| HN Mirror

Not exactly. Git uses per-file, per-commit, and per-directory hashes. It does make up a sort of hash tree, but the tree does not descend within a given file. You need to hash the entire file and determine its hash to know if any of the pieces you have are valid. This would be a problem for large files if many of those pieces come from untrusted sources -- you'd have to spend a lot of time/bandwidth downloading invalid data before you realized it. This isn't generally the case for Git, but it for BitTorrent.

BitTorrent traditionally solves this using a hash list.

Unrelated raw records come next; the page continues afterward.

--- src/rtl/core/qoi_variant_pixel_decoder_core.sv ---
// Top level of the QOI-variant pixel decoder: header parse, op decode and span output.
// Takes one stream byte per cycle, back to back, while output results are taken. An
// accepted byte lands in an input register while the 64-slot colour index is read at
// the byte's low six bits; when that byte is processed the op is decoded, the state
// updated and a span or status result put in the output register. A waiting result
// stalls input only when the input register is also full. The index is a 64-entry
// memory with one valid flop per slot, so a new header clears it at once and no
// clearing pass is needed after reset.
module qoi_variant_pixel_decoder_core
  import qoipd_pkg::*;
(
  input  logic                   clk,
  input  logic                   rst,
  input  logic                   s_axis_tvalid,
  output logic                   s_axis_tready,
  input  logic [7:0]             s_axis_tdata,   // [7:0] data_byte
  input  logic [0:0]             s_axis_tuser,   // [0] command
  output logic                   m_axis_tvalid,
  input  logic                   m_axis_tready,
  // [7:0] red, [15:8] green, [23:16] blue, [31:24] alpha, [63:32] span_count,
  // [79:64] image_width, [95:80] image_height, [97:96] status, [103:98] zero
  output logic [OUT_TDATA_W-1:0] m_axis_tdata,
  output logic [0:0]             m_axis_tuser    // [0] kind
);

  phase_t        phase, phase_next;
  logic [3:0]    header_count, header_count_next;
  logic [15:0]   width_reg, width_reg_next;
  logic [15:0]   height_reg, height_reg_next;
  logic [31:0]   payload_left, payload_left_next;
  logic [31:0]   pixels_left, pixels_left_next;
  logic [31:0]   colour, colour_next;
  logic [7:0]    op_lead, op_lead_next;
  logic [15:0]   op_low, op_low_next;
  logic [2:0]    op_needed, op_needed_next;
  logic [1:0]    error_code, error_code_next;

  logic          in_valid;
  logic          in_cmd;
  logic [7:0]    in_byte;
  logic [31:0]   rd_entry;

  logic [31:0]   index_mem [INDEX_SLOTS];
  logic [INDEX_SLOTS-1:0] index_valid;

  logic          out_valid;
  logic          out_kind;
  logic [31:0]   out_colour;
  logic [31:0]   out_count;
  logic [15:0]   out_width;
  logic [15:0]   out_height;
  logic [1:0]    out_status;

  logic          proc_en;
  logic          s_fire;

  logic [31:0]   pl_dec;
  logic [2:0]    extra;
  logic [7:0]    ex_lead;
  logic [15:0]   ex_low;
  logic [31:0]   ex_col_in;
  logic [31:0]   ex_col;
  logic [31:0]   idx_entry;
  logic [13:0]   ex_n;
  logic [31:0]   ex_span;
  logic [31:0]   ex_pix_after;
  logic [INDEX_AW-1:0] ex_hash;
  logic [31:0]   area;

  logic          wr_en;
  logic          clear_idx;
  logic          res_valid;
  logic          res_kind;
  logic [31:0]   res_colour;
  logic [31:0]   res_count;
  logic [1:0]    res_status;

  assign proc_en       = in_valid && (!out_valid || m_axis_tready);
  assign s_axis_tready = !in_valid || proc_en;
  assign s_fire        = s_axis_tvalid && s_axis_tready;

  assign m_axis_tvalid = out_valid;
  assign m_axis_tuser  = out_kind;
  assign m_axis_tdata  = {6'd0, out_status, out_height, out_width, out_count,
                          out_colour[7:0], out_colour[15:8], out_colour[23:16],
                          out_colour[31:24]};

  assign area      = {16'd0, width_reg} * {16'd0, height_reg};
  assign idx_entry = index_valid[in_byte[INDEX_AW-1:0]] ? rd_entry : 32'd0;

  always_comb begin
    pl_dec    = payload_left - 32'd1;
    extra     = extra_bytes(in_byte);
    ex_lead   = in_byte;
    ex_low    = 16'd0;
    ex_col_in = colour;
    if (op_needed != 3'd0) begin
      ex_lead = op_lead;
      ex_low  = {op_low[7:0], in_byte};
      if (op_lead[7:4] == 4'hF) begin
        ex_low = op_low;
        if (op_lead[3]) begin
          ex_col_in[31:24] = in_byte;
          ex_lead[3]       = 1'b0;
        end else if (op_lead[2]) begin
          ex_col_in[23:16] = in_byte;
          ex_lead[2]       = 1'b0;
        end else if (op_lead[1]) begin
          ex_col_in[15:8]  = in_byte;
          ex_lead[1]       = 1'b0;
        end else begin
          ex_col_in[7:0]   = in_byte;
          ex_lead[0]       = 1'b0;
        end
      end
    end
  end

  always_comb begin
    logic [7:0]  r, g, b, a;
    logic [19:0] m;
    r = ex_col_in[31:24];
    g = ex_col_in[23:16];
    b = ex_col_in[15:8];
    a = ex_col_in[7:0];
    m = {ex_lead[3:0], ex_low};
    ex_n = 14'd1;
    if (ex_lead[7:6] == 2'b00) begin
      {r, g, b, a} = idx_entry;
    end else if (ex_lead[7:5] == 3'b010) begin
      ex_n = {9'd0, ex_lead[4:0]} + 14'd1;
    end else if (ex_lead[7:5] == 3'b011) begin
      ex_n = {1'b0, ex_lead[4:0], ex_low[7:0]} + RUN16_BIAS;
    end else if (ex_lead[7:6] == 2'b10) begin
      r = r + sext2(ex_lead[5:4]);
      g = g + sext2(ex_lead[3:2]);
      b = b + sext2(ex_lead[1:0]);
    end else if (ex_lead[7:5] == 3'b110) begin
      r = r + sext5(ex_lead[4:0]);
      g = g + sext4(ex_low[7:4]);
      b = b + sext4(ex_low[3:0]);
    end else if (ex_lead[7:4] == 4'hE) begin
      r = r + sext5(m[19:15]);
      g = g + sext5(m[14:10]);
      b = b + sext5(m[9:5]);
      a = a + sext5(m[4:0]);
    end
    ex_col  = {r, g, b, a};
    ex_hash = INDEX_AW'(r ^ g ^ b ^ a);
    if (pl_dec == 32'd0) begin
      ex_span = pixels_left;
    end else if ({18'd0, ex_n} < pixels_left) begin
      ex_span = {18'd0, ex_n};
    end else begin
      ex_span = pixels_left;
    end
    ex_pix_after = pixels_left - ex_span;
  end

  always_comb begin
    logic do_exec;
    logic [1:0] fail_code;
    logic do_fail;
    do_exec   = 1'b0;
    do_fail   = 1'b0;
    fail_code = ST_OK;

    phase_next        = phase;
    header_count_next = header_count;
    width_reg_next    = width_reg;
    height_reg_next   = height_reg;
    payload_left_next = payload_left;
    pixels_left_next  = pixels_left;
    colour_next       = colour;
    op_lead_next      = op_lead;
    op_low_next       = op_low;
    op_needed_next    = op_needed;
    error_code_next   = error_code;
    wr_en             = 1'b0;
    clear_idx         = 1'b0;
    res_valid         = 1'b0;
    res_kind          = KIND_SPAN;
    res_colour        = colour;
    res_count         = 32'd0;
    res_status        = ST_OK;

    if (in_cmd == CMD_END) begin
      res_valid  = 1'b1;
      res_kind   = KIND_STAT;
      res_colour = 32'd0;
      if (error_code != ST_OK) begin
        res_status = error_code;
      end else if (phase == PH_HEADER || payload_left != 32'd0) begin
        res_status = ST_TRUNC;
      end
      phase_next        = PH_HEADER;
      header_count_next = 4'd0;
      width_reg_next    = 16'd0;
      height_reg_next   = 16'd0;
      payload_left_next = 32'd0;
      pixels_left_next  = 32'd0;
      colour_next       = COLOUR_RESET;
      op_lead_next      = 8'd0;
      op_low_next       = 16'd0;
      op_needed_next    = 3'd0;
      error_code_next   = ST_OK;
      clear_idx         = 1'b1;
    end else begin
      unique case (phase)
        PH_HEADER: begin
          header_count_next = header_count + 4'd1;
          unique case (header_count)
            HDR_WID_LO: width_reg_next = {8'd0, in_byte};
            HDR_WID_HI: width_reg_next = {in_byte, width_reg[7:0]};
            HDR_HGT_LO: height_reg_next = {8'd0, in_byte};
            HDR_HGT_HI: begin
              height_reg_next = {in_byte, height_reg[7:0]};
              if (width_reg == 16'd0 || {in_byte, height_reg[7:0]} == 16'd0) begin
                do_fail   = 1'b1;
                fail_code = ST_ZERO_DIM;
              end
            end
            HDR_LEN_0: payload_left_next[7:0]   = in_byte;
            HDR_LEN_1: payload_left_next[15:8]  = in_byte;
            HDR_LEN_2: payload_left_next[23:16] = in_byte;
            HDR_LEN_3: begin
              payload_left_next[31:24] = in_byte;
              clear_idx      = 1'b1;
              colour_next    = COLOUR_RESET;
              op_lead_next   = 8'd0;
              op_low_next    = 16'd0;
              op_needed_next = 3'd0;
              if ({in_byte, payload_left[23:0]} == 32'd0) begin
                pixels_left_next = 32'd0;
                phase_next       = PH_DRAIN;
                res_valid        = 1'b1;
                res_colour       = COLOUR_RESET;
                res_count        = area;
              end else begin
                pixels_left_next = area;
                phase_next       = PH_PIXELS;
              end
            end
            default: begin
              if (header_count <= HDR_MAGIC3 &&
                  in_byte != magic_byte(header_count[1:0])) begin
                do_fail   = 1'b1;
                fail_code = ST_BAD_MAGIC;
              end
            end
          endcase
        end
        PH_PIXELS: begin
          payload_left_next = pl_dec;
          if (op_needed == 3'd0) begin
            if ({29'd0, extra} > pl_dec) begin
              do_fail      = 1'b1;
              fail_code    = ST_TRUNC;
              op_lead_next = in_byte;
              op_low_next  = 16'd0;
            end else if (extra != 3'd0) begin
              op_needed_next = extra;
              op_lead_next   = in_byte;
              op_low_next    = 16'd0;
            end else begin
              do_exec = 1'b1;
            end
          end else begin
            op_needed_next = op_needed - 3'd1;
            op_lead_next   = ex_lead;
            op_low_next    = ex_low;
            colour_next    = ex_col_in;
            if (op_needed == 3'd1) begin
              do_exec = 1'b1;
            end
          end
          if (do_exec) begin
            colour_next      = ex_col;
            wr_en            = 1'b1;
            op_lead_next     = 8'd0;
            op_low_next      = 16'd0;
            pixels_left_next = ex_pix_after;
            if (ex_pix_after == 32'd0 || pl_dec == 32'd0) begin
              phase_next = PH_DRAIN;
            end
            res_valid  = 1'b1;
            res_colour = ex_col;
            res_count  = ex_span;
          end
        end
        PH_DRAIN: begin
          if (payload_left != 32'd0) begin
            payload_left_next = pl_dec;
          end
        end
        PH_STOP: begin
        end
        default: begin
        end
      endcase
      if (do_fail) begin
        phase_next = PH_STOP;
        if (error_code == ST_OK) begin
          error_code_next = fail_code;
        end
      end
    end
  end

  always_ff @(posedge clk) begin
    if (proc_en && wr_en) begin
      index_mem[ex_hash] <= ex_col;
    end
    if (s_fire) begin
      if (proc_en && wr_en && ex_hash == s_axis_tdata[INDEX_AW-1:0]) begin
        rd_entry <= ex_col;
      end else begin
        rd_entry <= index_mem[s_axis_tdata[INDEX_AW-1:0]];
      end
    end
  end

  always_ff @(posedge clk) begin
    if (rst) begin
      index_valid <= '0;
    end else if (proc_en && clear_idx) begin
      index_valid <= '0;
    end else if (proc_en && wr_en) begin
      index_valid[ex_hash] <= 1'b1;
    end
  end

  always_ff @(posedge clk) begin
    if (rst) begin
      in_valid <= 1'b0;
    end else if (s_fire) begin
      in_valid <= 1'b1;
    end else if (proc_en) begin
      in_valid <= 1'b0;
    end
  end

  always_ff @(posedge clk) begin
    if (s_fire) begin
      in_cmd  <= s_axis_tuser[0];
      in_byte <= s_axis_tdata;
    end
  end

  always_ff @(posedge clk) begin
    if (rst) begin
      phase        <= PH_HEADER;
      header_count <= 4'd0;
      width_reg    <= 16'd0;
      height_reg   <= 16'd0;
      payload_left <= 32'd0;
      pixels_left  <= 32'd0;
      colour       <= COLOUR_RESET;
      op_lead      <= 8'd0;
      op_low       <= 16'd0;
      op_needed    <= 3'd0;
      error_code   <= ST_OK;
    end else if (proc_en) begin
      phase        <= phase_next;
      header_count <= header_count_next;
      width_reg    <= width_reg_next;
      height_reg   <= height_reg_next;
      payload_left <= payload_left_next;
      pixels_left  <= pixels_left_next;
      colour       <= colour_next;
      op_lead      <= op_lead_next;
      op_low       <= op_low_next;
      op_needed    <= op_needed_next;
      error_code   <= error_code_next;
    end
  end

  always_ff @(posedge clk) begin
    if (rst) begin
      out_valid <= 1'b0;
    end else if (proc_en && res_valid) begin
      out_valid <= 1'b1;
    end else if (m_axis_tready) begin
      out_valid <= 1'b0;
    end
  end

  always_ff @(posedge clk) begin
    if (proc_en && res_valid) begin
      out_kind   <= res_kind;
      out_colour <= res_colour;
      out_count  <= res_count;
      out_width  <= width_reg;
      out_height <= height_reg;
      out_status <= res_status;
    end
  end

endmodule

All of the data in a torrent is broken up between pieces of a chosen size, and hashes are calculated for each of those pieces individually. (These are generally not aligned with file boundaries, which is why you may have noticed that even if you tell your torrent to only download a certain set of files, you may still end up with some data from adjacent files.)

This entirely hash list is included in the torrent file. For torrents with a lot of data, this could be 10MB or more.

If you're using a magnet link, that torrent file needs to be downloaded from peers. This brings back the original problem: you need to download this entire large file before you know that the peer isn't just sending you random data.

BEP-30 proposes a solution: generate a binary hash tree whose leaves are the torrent pieces, and include only the single root hash in the torrent file to keep it small. When you're getting pieces from a peer, they send you the missing inner hashes of the tree that you need to verify the piece.

The minimum data transfer in ideal circumstances is increased a bit, but the peer-to-peer system is made more robust, able to identify invalid data much faster.

I think it's a great modification to the protocol. Unfortunately it isn't widely-enough supported to be practical for general use.